In dealing with the division of property, the separation agreement provided: “3. Except as set forth herein, each party shall own, free of any claim or right of the other, all of the items of property, real, personal or mixed, of any kind, nature or description and wheresoever situate, which are now owned by him or her, or which are now in his or her name, or to which he or she is, or may be beneficially entitled to which may hereafter belong to or come to him or her with full power to him or to her to dispose of the same as fully and effectually in all respects and for all purposes as if he or she were unmarried.” The agreement also made provision for the standard waiver of each other’s estate and the distribution of marital property. Significantly, however, the parties addressed various bank accounts in paragraph 5b of the agreement which provides: “The parties agree and acknowledge that any and all bank accounts, held jointly or otherwise, and any and all personal property, owned jointly or otherwise and not specifically mentioned in this agreement, have been distributed equitably and to the mutual satisfaction of the parties, prior to the execution of this agreement.” (Emphasis added.) There is no dispute but that af[21]*21ter the time of the separation agreement execution and the divorce that was granted and entered between plaintiff and Mr. Nicholas, Mr. Nicholas maintained various bank accounts with defendants Chase Manhattan Bank (Chase), Flushing Savings Bank, F.S.B. (Flushing S.B.) and Queens County Savings Bank (QCSB).

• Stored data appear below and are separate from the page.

File: src/rtl/peer_msg_seq.sv
module peer_msg_seq #(
  parameter logic [63:0] VERSION = 64'd0,
  parameter int NUM_VEC = 4,
  parameter int PEERS   = 32,
  localparam int CW = $clog2(NUM_VEC + 1),
  localparam int PW = (PEERS > 1) ? $clog2(PEERS) : 1
) (
  input  logic          clk,
  input  logic          rst_n,
  input  logic          in_valid,
  input  logic [7:0]    in_data,
  input  logic          in_handle,
  output logic          in_ready,
  output logic [15:0]   own_id,
  output logic          setup_done,
  output logic          conn_pulse,
  output logic          disc_pulse,
  output logic [15:0]   evt_peer,
  output logic [CW-1:0] evt_vec,
  output logic          local_vec_pulse,
  output logic          err_pulse
);

  typedef enum logic [2:0] {S_VER, S_ID, S_MEM, S_RUN, S_FAIL} st_t;

  localparam logic [CW-1:0] VMAX = CW'(NUM_VEC);

  st_t         st;
  logic [63:0] sh;
  logic [2:0]  bcnt;
  logic        eval_q, hnd_q;
  logic [CW-1:0] cnt [PEERS];

  wire acc  = in_valid && in_ready;
  assign in_ready = !eval_q;

  wire signed [63:0] v = sh;
  wire        is_m1   = &sh;
  wire        bad_val = (v < -64'sd1) || (v > 64'sd65535);
  wire [15:0] p       = sh[15:0];
  wire        in_tab  = {16'd0, p} < 32'(PEERS);
  wire [PW-1:0] pidx  = p[PW-1:0];
  wire [CW-1:0] cur   = in_tab ? cnt[pidx] : '0;
  wire        setup_ph = (st == S_MEM);

  logic d_err, d_conn, d_disc, d_run;
  always_comb begin
    d_err = 1'b0; d_conn = 1'b0; d_disc = 1'b0; d_run = 1'b0;
    if (bad_val)             d_err = 1'b1;
    else if (is_m1) begin
      if (st == S_RUN)       d_err = 1'b1;
      else                   d_run = 1'b1;
    end
    else if (!in_tab)        d_err = 1'b1;
    else if (hnd_q) begin
      if (cur == VMAX)       d_err = 1'b1;
      else                   d_conn = 1'b1;
    end
    else if (p == own_id)    d_err = 1'b1;
    else                     d_disc = 1'b1;
  end

  always_ff @(posedge clk) begin
    if (!rst_n) begin
      st <= S_VER; sh <= '0; bcnt <= '0; eval_q <= 1'b0; hnd_q <= 1'b0;
      own_id <= '0; setup_done <= 1'b0;
      conn_pulse <= 1'b0; disc_pulse <= 1'b0; local_vec_pulse <= 1'b0; err_pulse <= 1'b0;
      evt_peer <= '0; evt_vec <= '0;
      for (int i = 0; i < PEERS; i++) cnt[i] <= '0;
    end else begin
      conn_pulse <= 1'b0; disc_pulse <= 1'b0; local_vec_pulse <= 1'b0; err_pulse <= 1'b0;
      eval_q <= 1'b0;
      if (acc) begin
        sh   <= {in_data, sh[63:8]};
        bcnt <= bcnt + 3'd1;
        if (bcnt == 3'd7) begin
          eval_q <= 1'b1;
          hnd_q  <= in_handle;
        end
      end
      if (eval_q) begin
        case (st)
          S_VER: begin
            if (sh == VERSION && !hnd_q) st <= S_ID;
            else begin err_pulse <= 1'b1; st <= S_FAIL; end
          end
          S_ID: begin
            if (!hnd_q && !sh[63] && sh <= 64'd65535) begin
              own_id <= p; st <= S_MEM;
            end else begin err_pulse <= 1'b1; st <= S_FAIL; end
          end
          S_MEM, S_RUN: begin
            if (d_err) begin
              err_pulse <= 1'b1;
              if (setup_ph) st <= S_FAIL;
            end
            if (d_run) begin st <= S_RUN; setup_done <= 1'b1; end
            if (d_conn) begin
              conn_pulse <= 1'b1; evt_peer <= p; evt_vec <= cur;
              cnt[pidx] <= cur + 1'b1;
              local_vec_pulse <= (p == own_id);
            end
            if (d_disc) begin
              disc_pulse <= 1'b1; evt_peer <= p; cnt[pidx] <= '0;
            end
          end
          default: ;
        endcase
      end
    end
  end

  assert_ready_gap_R1: assert property (@(posedge clk) disable iff (!rst_n)
    (acc && bcnt == 3'd7) |=> !in_ready);

  assert_fail_quiet_R2: assert property (@(posedge clk) disable iff (!rst_n)
    (st == S_FAIL) |=> !(conn_pulse || disc_pulse || err_pulse || setup_done));

  assert_done_sticky_R4: assert property (@(posedge clk) disable iff (!rst_n)
    setup_done |=> setup_done);

  assert_one_outcome_R5: assert property (@(posedge clk) disable iff (!rst_n)
    $onehot0({conn_pulse, disc_pulse, err_pulse}));

  assert_vec_bound_R8: assert property (@(posedge clk) disable iff (!rst_n)
    conn_pulse |-> (evt_vec < VMAX));

  assert_local_match_R11: assert property (@(posedge clk) disable iff (!rst_n)
    local_vec_pulse |-> (conn_pulse && evt_peer == own_id));

endmodule

File: config.mk
export PLATFORM = sky130hd
export DESIGN_NAME = peer_msg_seq
export DESIGN_NICKNAME = d
export VERILOG_FILES = /design/src/rtl/peer_msg_seq.sv
export SDC_FILE = /design/constraint.sdc
export NUM_CORES = 1
export LEC_CHECK = 0
export ABC_AREA = 1
export BUFFER_PORTS_ARGS = -buffer_cell sky130_fd_sc_hd__buf_2
export CORE_UTILIZATION = 50
export CTS_CLUSTER_SIZE = 14
export DETAILED_ROUTE_END_ITERATION = 10
export PLACE_DENSITY = 0.66
export SYNTH_ARGS = -nofsm -noshare
export SYNTH_HDL_FRONTEND = slang
export SYNTH_SLANG_ARGS = --single-unit
export TNS_END_PERCENT = 20
File: constraint.sdc
create_clock -name clk -period 5.55 [get_ports clk]
set_clock_uncertainty 0.15 [all_clocks]
set_input_delay 0.8325 -clock clk [delete_from_list [all_inputs] [get_ports clk]]
set_output_delay 0.8325 -clock clk [all_outputs]
set_load 0.03 [all_outputs]
Word level (Yosys, flattened, before mapping)
Memories as Yosys holds them, arrays and structs flattened. A register that Yosys moved wholly into a read port is not among the register bits. Cells that the tools add are included.

Order comparisons: 4. Mux-type cells: 51. Add/sub/neg operators: 2. Equal/unequal tests: 8. Bitwise logic cells: 1. Reductions and logical operators: 24.

Operators with widths (count): > comparator 64 x 17 -> 1 bit, second input constant (1); <= comparator 64 x 16 -> 1 bit, second input constant (1); logical NOT 64 bit (1); < comparator 64 x 1 -> 1 bit, second input constant (1); AND reduction 64 bit (1); 2-to-1 mux 1 bit (36); 2-to-1 mux 16 bit (2); 2-to-1 mux 3 bit (8); equality test 16 bit (1); < comparator 16 x 6 -> 1 bit, second input constant (1); 2-to-1 mux 5 bit (3); AND reduction 3 bit (4); case mux 3 bit (3 select lines) (1); AND reduction 4 bit (2); adder 3 x 1 -> 3 bit, second input constant (2); equality test 3 x 2 -> 1 bit, second input constant (2); equality test 3 bit, second input constant (2); != test 3 bit, second input constant (2); AND reduction 2 bit (3); logical AND 1 bit (4); equality test 3 x 1 -> 1 bit, second input constant (1); logical NOT 1 bit (3); logical NOT 3 bit (1); case mux 1 bit (3 select lines) (1); other kinds (6) (6).

Memories: 1. Bits in writable memories: 96. Bits of input ports: 12. Word-level logic and storage cells: 104. Register bits: 112. Output and inout bits: 41.

Memories: cnt (depth 32, width 3, read ports 1, clocked after memory_dff 1, write ports 32, RTL line 32) `logic [CW-1:0] cnt [PEERS];`.

Depth between registers and ports, before layout
Gate-level depths: netlist of run 1.

Depth after elaboration: 16. Gate-level depth with buffers: 20. Depth with buffers taken out: 16.

Worst setup path before layout of run 1
OpenSTA, ideal clock, no wires.

Kind: register to register. Start point: register (tool-made name). End point: memory cnt[16][0] (netlist bit) (enable). Buffers on the path: 3. Period minus slack after synthesis: 2.868 ns. Cell stages (with the launch flop): 16. Setup time: 0.344 ns. Data arrival time: 2.373 ns. Setup slack: 2.682 ns. Cell sequence: dfxtp_1 inv_2 buf_4 buf_4 buf_4 a21oi_1 o311ai_0 nand2_1 nand2_1 nand3_1 ha_1 nand4_2 nand2_4 nand2_8 nand4_4 o21ai_0.

RTL lines (RTL line): end: declaration (32).

==> results of run 1 <==
==> metal layers <==
layer / share of wire, % / GRT usage [%]
met1: 45 / 30.28
met3: 5.4 / 3.432
met5: 0 / 0
met2: 48 / 37.87
met4: 2.0 / 6.338
==> cell usage in the layout (no fill, tap or decap), drive strengths merged, types with 6 or more instances in the layout <==
| cell type | netlist | final |
|---|---|---|
| nand2 | 184 | 184 |
| o21ai | 104 | 104 |
| clkinv | 1 | 6 |
| buf | 34 | 61 |
| nor2 | 224 | 224 |
| dfxtp | 117 | 117 |
| nor3 | 58 | 58 |
| inv | 67 | 68 |
| nand3 | 76 | 76 |
| xnor2 | 15 | 15 |
| nand4 | 27 | 27 |
| clkbuf | 37 | 36 |
| a21oi | 56 | 56 |
| edfxtp | 96 | 96 |
| a22oi | 9 | 9 |
==> final cells by class <==
| cell class | instances | area, µm² |
|---|---|---|
| clock buffers | 36 | 706.9 |
| clock inverters | 7 | 62.56 |
| fillers | 1746 | 8142 |
| inverters | 68 | 255.2 |
| multi-input cells | 768 | 3971 |
| flip-flops and latches | 213 | 5225 |
| well taps | 260 | 325.3 |
| repair buffers | 61 | 330.3 |
==> worst max-delay path: cells and delay by family (launching register included) <==
kind | cells | cell delay, ps
buffers and inverters | 2 | 930
adder cells (fa/ha/maj) | 1 | 250
flip-flops | 1 | 290
AO/OA/AOI/OAI | 3 | 1020
AND/OR/NAND/NOR | 7 | 950
==> through the flow <==
stage,instances,hold slack [ps],utilization (%),cell area [µm²]
final,1413,302.0,57.19,10880
after global routing,1413,322.7,57.19,10880
after CTS,1413,304.5,57.19,10880
after detailed placement,1370,292.6,53.14,10110
after global placement,1370,289.7,53.14,10110
after floorplan,1120,301.6,-,9834
==> power by group <==
group	leakage [nW]	total [mW]	switching [mW]	internal [mW]
clock network	0.378	1.53	0.611	0.924
logic	2.17	0.272	0.197	0.0748
registers	1.95	1.74	0.0492	1.69
total	4.49	3.55	0.858	2.69
==> state kept, by name, indices dropped and copies added (netlist names), named ones only <==
register and cells:
conn_pulse 1, own_id 16, cnt 96, local_vec_pulse 1
bcnt 3, eval_q 1, evt_peer 16, evt_vec 3
hnd_q 1, st 3, sh 64, setup_done 1
err_pulse 1, disc_pulse 1
==> final timing paths <==
kind | from | to | cells past startpoint
max | flop | cnt[31][2] | 13
min | evt_peer[8] | evt_peer[8] | 2
max reg2reg | flop | cnt[31][2] | 13
min reg2reg | evt_peer[8] | evt_peer[8] | 2
==> logic make-up (layout without fill, tap and decap cells) <==
kind of cell / Yosys count / in the layout / synth area share, %
xor+xnor: 16 / 16 / 1.425
fa+ha+maj: 4 / 4 / 0.5089
buf+inv: 139 / 172 / 6.514
compound gates: 175 / 175 / 9.313
flops: 213 / 213 / 53.13
simple gates: 573 / 573 / 29.11
==> impl_summary.log, run 1 <==
INFO  metric timing.critical_path.slowest_stage_cell = inv_2
INFO  metric holdBufCountCts = 0
INFO  metric finalHoldViolations = 0
INFO  metric post-cts-setup-buffers = 0
INFO  metric synth_edf_count = between 90 and 100
INFO  metric max-cap-violations = 0
INFO  metric dr.pass1.iters = 5
INFO  metric slew_violations = 0
INFO  metric cpPeakStageDelay = between 600 and 700 ps
INFO  metric cellPowerDensity = approximately 330 mW/mm²
INFO  metric yosys_warnings = 0
INFO  metric ctsRootBufferMaster = clkbuf_16
INFO  metric wl_per_cell = 15.87 µm
INFO  metric antenna_found_initial = 0
INFO  metric synth.cell_area = just under 0.01 mm²
INFO  metric first_pass_grt_wire_length = roughly 36000 µm
INFO  metric cts_tree = done
INFO  metric design_power_total = 3.550 mW
INFO  metric drt_wl_total = 22430 µm
INFO  metric cp_data_required_time = 5570 ps
INFO  metric synth.ff_latch_count = approximately 210
INFO  metric finish.net_count = 1152
INFO  metric fp.dieArea = between 0.02 and 0.025 mm²
INFO  metric worst_setup_path_start_kind = flop
INFO  metric ff2ff_setup_slack = around 1600 ps
INFO  metric io_pins = 53
INFO  metric worst_hold_path_type = flop to flop
INFO  metric dp_worst_setup_slack = around 1600 ps
INFO  metric post_synth_main_area_contributors = edfxtp_1 29%, dfxtp_1 24%, nor2_1 8.3%, nand2_1 6.2%, o21ai_0 5.2%
INFO  metric cts.path.max_buffers = 3
INFO  metric global_route.overflow_total = 0
INFO  metric irDropWorstVdd = about 0.32 mV
INFO  metric grt_pass1_vias = 7039
INFO  metric detail-route-antenna-nets = 0
INFO  metric gp_routability_congestion = about 0.89
INFO  metric place.port_buffers = 52
INFO  metric relSlewSlack = a little under two fifths
INFO  metric postSynthCellCount = between 1000 and 1500
INFO  metric clkSlewWorstSetupHoldPaths = roughly 60 ps
INFO  metric drive_above_1_share = between 10% and 20%
INFO  metric async_reset_ff_share = 0%
INFO  metric crit_path_frequent_cell = nand2_1
INFO  metric rsz0062_at_grt = false
INFO  metric synth_top_cell_area_share = just under 30%
INFO  metric ctsHtreeMaxLevel = 1
INFO  metric critPathKind = flop to flop
INFO  metric worst_pin_slew = about 940 ps
INFO  metric layout_setup_ws = about 1600 ps
INFO  metric clock_net_sink_count = 213
INFO  metric vias = roughly 7500
INFO  metric achievable-frequency = around 0.25 GHz
INFO  metric global_route.usage.total = roughly 23%
INFO  metric std_cell_rows = 50
INFO  metric run_status = finished clean
INFO  metric detailed_place_hpwl = between 10000 and 15000 µm
INFO  metric number_of_antenna_repair_diodes = 0
INFO  metric synth.net_count = roughly 1100
INFO  metric worst-endpoint-arrival = ~4000 ps
INFO  metric largest_net_degree_at_the_start_of_global_routing = 98
INFO  metric p_leak = approximately 4.5 nW
INFO  metric route.detailed.vias_per_inst = approximately 5.3
INFO  metric ys_seq_area_share = between 50% and 60%
INFO  metric synthMostInstantiatedCell = nor2_1
INFO  metric cell_type_contributing_the_most_total_cell_area_after_synthesis = edfxtp_1
INFO  metric clock_insertion_delay_worst_skew = between 500 and 600 ps
INFO  metric post-route-drc-count = 0
INFO  metric post_cts.resized_instances = 0
INFO  metric fin_tns_setup = 0 ps
INFO  metric most_common_flop_cell_mapped_by_yosys = dfxtp_1
INFO  metric synth_cell_type_count = 39
INFO  metric die-height = roughly 140 µm
INFO  metric die_x = 142.2 µm
INFO  metric type_of_destination_of_the_critical_path = flop
INFO  metric area_growth_syn_to_layout = 10.60%
INFO  metric number_of_buffers_created_by_cts = 24
INFO  metric post-route-min-period = 3966 ps
INFO  metric syn_avg_cell_area = 8.781 µm²
INFO  metric fin_crit_sh = a little under three quarters
INFO  metric ys_top_cells_by_count = 217 x nor2_1, 163 x nand2_1, 117 x dfxtp_1
INFO  metric setup_violations = 0
INFO  metric floorplan.initialDensity = about half
INFO  metric design.core.area = approximately 0.019 mm²
INFO  metric number_of_drc_markers_in_iteration_0 = between 400 and 500
INFO  metric timing.critical_path.fanout_max = 49
INFO  metric cp_cell_sequence = buf_4 > inv_2 > a21oi_1 > o311ai_0 > nand2_1 > nand2_1 > nand3_1 > ha_1 > nand4_2 > nand2_4 > nand2_8 > nand4_4 > o21ai_0
No activity file was read; power rests on OpenSTA's default activity.
==> run 2, diff against run 1 <==
Clock period 5.55 ns to 4 ns, I/O delays scaled along.
==> run 2 against run 1 <==
Sequential share of layout area is 0.26 points lower. Sequential power is 39% higher. Die area stayed put. Highest routed layer unchanged.
==> impl_summary.log, run 2 (same netlist as run 1, synthesis figures left out) <==
INFO  metric run_status = finished clean
INFO  metric finish.net_count = 1159 (+0.61%)
INFO  metric largest_net_degree_at_the_start_of_global_routing = 75 (-23%)
INFO  metric n_fill_cell = 1724 (-1.3%)
INFO  metric power_frac_comb = 7.9% (+0.2 points)
INFO  metric met2RoutedLength = 10860 µm (+1.4%)
INFO  metric max-cap-violations = 0 (unchanged)
INFO  metric antenna_found_initial = 0 (unchanged)
INFO  metric post_cts.resized_instances = 0 (unchanged)
INFO  metric min_from = in_data[0]
INFO  metric top_regs = cnt x96, sh x64
INFO  metric io_pins = 53 (unchanged)
INFO  metric std_cell_rows = 50 (unchanged)
INFO  metric die-height = 142.2 µm (unchanged)
INFO  metric min_to = sh[56]
INFO  metric clock_net_sink_count = 213 (unchanged)
INFO  metric grt_pass1_vias = 7162 (+1.7%)
INFO  metric design.core.area = 0.01902 mm² (unchanged)
INFO  metric setup_violations = 0 (unchanged)
INFO  metric dr.pass1.iters = 5 (unchanged)
INFO  metric timing.critical_path.fanout_max = 17 (-65%)
INFO  metric gp_routability_congestion = 0.8344 (-5.9%)
INFO  metric pwr-share-clk = 42.7% (-0.5 points)
INFO  metric number_of_buffers_created_by_cts = 23 (-4.2%)
INFO  metric critPathKind = flop to flop
INFO  metric netSwitchingFraction = 24.33% (+0.17 points)
INFO  metric switchingPower = 1.190 mW (+39%)
INFO  metric route.detailed.vias_per_inst = 5.397 (+1.7%)
INFO  metric irDropWorstVdd = 0.3603 mV (+14%)
INFO  metric dr_wl_met3 = 1175 µm (-2.5%)
INFO  metric worst_hold_path_type = input port to flop
INFO  metric hold_path_depth = 3 (+1)
INFO  metric worst_setup_path_start_kind = flop
INFO  metric dr.max_layer_used = met4
INFO  metric rsz0062_at_grt = false
INFO  metric clock_insertion_delay_worst_skew = 510 ps (about the same)
INFO  metric final_common_cell = nor2_1
INFO  metric area_growth_syn_to_layout = 11.20%
INFO  metric wl_per_cell = 15.84 µm (-0.22%)
INFO  metric floorplan.initialDensity = 51.71% (unchanged)
INFO  metric post-route-util = 57.50% (+0.31 points)
INFO  metric drt_wl_total = 22490 µm (+0.28%)
INFO  metric detailed_place_hpwl = 15140 µm (+4.1%)
INFO  metric type_of_destination_of_the_critical_path = flop
INFO  metric fin_crit_sh = 86.05% (+15 points)
INFO  metric cp_data_required_time = 4000 ps (-1570 ps)
INFO  metric final_cell_count_no_fill = 1420 (+0.50%)
INFO  metric global_route.overflow_total = 0 (unchanged)
INFO  metric vias = 7664 (+2.2%)
INFO  metric clkSlewWorstSetupHoldPaths = 60 ps (about the same)
INFO  metric ctsHtreeMaxLevel = 1 (unchanged)
INFO  metric number_of_antenna_repair_diodes = 0 (unchanged)
INFO  metric detail-route-antenna-nets = 0 (unchanged)
INFO  metric dpl.cell_count = 1378 (+0.58%)
INFO  metric relSlewSlack = 44.07% (+6.9 points)
INFO  metric p_leak = 4.531 nW (+0.81%)
INFO  metric holdBufCountCts = 0 (unchanged)
INFO  metric r2r_end = cnt[7][1]
INFO  metric place.port_buffers = 52 (unchanged)
INFO  metric power.internal = 3.702 mW (+37%)
INFO  metric cts_tree = done
INFO  metric die_x = 142.2 µm (unchanged)
INFO  metric post-cts-setup-buffers = 0 (unchanged)
INFO  metric wirelength_met1 = 9973 µm (-0.91%)
INFO  metric slew_violations = 0 (unchanged)
INFO  metric post-route-drc-count = 0 (unchanged)
INFO  metric post-route-min-period = 3442 ps (-524.1 ps)
INFO  metric final_cell_mix = 217 x nor2_1, 162 x nand2_1, 117 x dfxtp_1, 103 x o21ai_0, 96 x edfxtp_1
INFO  metric worst_pin_slew = 836.9 ps (-101.9 ps)
INFO  metric largest_register_ff_count = 96 (unchanged)
INFO  metric p_seq_share = 49.5% (+0.4 points)
INFO  metric global_route.usage.total = 22.66% (+0.081 points)
INFO  metric regMostFlops = cnt
INFO  metric cellPowerDensity = 447.4 mW/mm² (+37%)
INFO  metric fin_tns_setup = 0 ps (unchanged)
INFO  metric ctsRootBufferMaster = clkbuf_16
INFO  metric drive_above_1_share = 16.29% (+0.94 points)
INFO  metric ff2ff_setup_slack = 560 ps (-1030 ps)
INFO  metric achievable-frequency = 0.2905 GHz (+15%)
INFO  metric cts.path.max_buffers = 3 (unchanged)
INFO  metric finalHoldViolations = 0 (unchanged)
INFO  metric timing.reg2reg.worst_path_depth = 14 (+1)
INFO  metric first_pass_grt_wire_length = 36230 µm (+0.89%)
INFO  metric worst-endpoint-arrival = 3440 ps (-540 ps)
INFO  metric fp.dieArea = 0.02023 mm² (unchanged)
INFO  metric number_of_drc_markers_in_iteration_0 = 686 (+52%)
run 2: stage by stage:
step | power (mW) | worst slack, ps | area [µm²] | hold slack, ps
6_report | 4.893 | 558.1 | 10940 | 196.8
2_1_floorplan | 2.742 | 1132 | 9834 | 301.6
4_1_cts | 4.922 | 560.8 | 10940 | 182.0
3_5_place_dp | 2.850 | 571.8 | 10180 | 293.3
5_1_grt | 5.059 | 257.3 | 10940 | 209.5
3_3_place_gp | 2.843 | 664.4 | 10180 | 287.7
run 2: how the worst max path moves through the flow:
stage               startpoint  cells after the start  slack (ps)         end
floorplan                 flop                     15        1130  cnt[16][0]
global placement          flop                     14         660   cnt[5][1]
detailed placement        flop                     14         570  cnt[18][2]
CTS                       flop                     14         560   cnt[7][1]
global route              flop                     14         260  cnt[20][2]
finish                    flop                     14         560   cnt[7][1]
run 2: critical path, stage by stage (launching register included):
cell      delay, ps
dfxtp_1         320
buf_4           180
inv_2            90
buf_4           210
a21oi_1          80
o311ai_0        350
nand2_1         100
nand2_1          80
nand3_1         150
ha_1            240
nand4_2         120
nand2_4          90
nand2_8         140
nand4_4         280
o21ai_0         490
run 2: power by group through the flow:
stage               clock (mW)  combinational, mW  sequential (mW)
floorplan                    0              0.308             2.43
global placement             0              0.377             2.47
detailed placement           0              0.383             2.47
CTS                       2.12              0.385             2.42
global route              2.20              0.431             2.43
finish                    2.09              0.385             2.42
run 2: routing by layer:
layer	vias up	track usage (%)
met2	220	38.67
met3	38	2.860
li1	3812	-
met4	0	6.735
met1	3594	30.04
met5	-	0
run 2: area by class of cell:
cell class	instances	area [µm²]	share of cell area, %
inverter	68	255.2	2.334
clock buffer	34	676.9	6.190
clock inverter	8	78.83	0.7208
timing repair buffer	69	402.9	3.684
multi-input combinational	768	3971	36.32
sequential	213	5225	47.78
tap	260	325.3	2.975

During the time of the marriage, Mr. Nicholas had placed various funds into Totten trust accounts for the benefit of plaintiff. After the physical separation of the parties, Mr. Nicholas maintained the accounts. Likewise, after the separation agreement was executed in 1995 and the parties were divorced later that year, Mr. Nicholas continued to maintain the Totten trust accounts as he had prior thereto. They remained intact even after Mr. Nicholas’ execution of his last will and testament on June 15, 1998. The will, a simple one-page document, makes no mention of the various bank accounts which continued to name plaintiff as the beneficiary.

As of the date of the death of Mr. Nicholas, the various accounts which he maintained for plaintiffs benefit had the following balances:

Bank Account Number Amount

Chase 1545032398 $ 96,997.59

Chase 201312190 $130,617.89

Chase 305607227201 $110,933.62

QCSB 40-1381912 $ 89,451.35

Flushing S.B. 7909070145 $ 19,442,99

TOTAL $447,443.44

This represents approximately 36% of the taxable estate of Nick Nicholas.

There is no dispute with regard to the manner in which Mr. Nicholas handled the five subject accounts after the divorce. That is, he received regular statements and year-end 1099 forms. He paid taxes on the interest income realized on each of the accounts. Each account was entitled “Nick G. Nicholas in trust for Rita Nicholas.” During his lifetime, Mr. Nicholas never changed the beneficiary of these five accounts nor did he make a testamentary revocation of them although he clearly had the right and ability to do so.

In this action, plaintiff seeks a declaratory judgment as against the three bank defendants as well as Demos G. Nicho[22]*22las, the executor of the estate of Nick G. Nicholas (the estate), establishing her right to the various accounts being held by the bank defendants.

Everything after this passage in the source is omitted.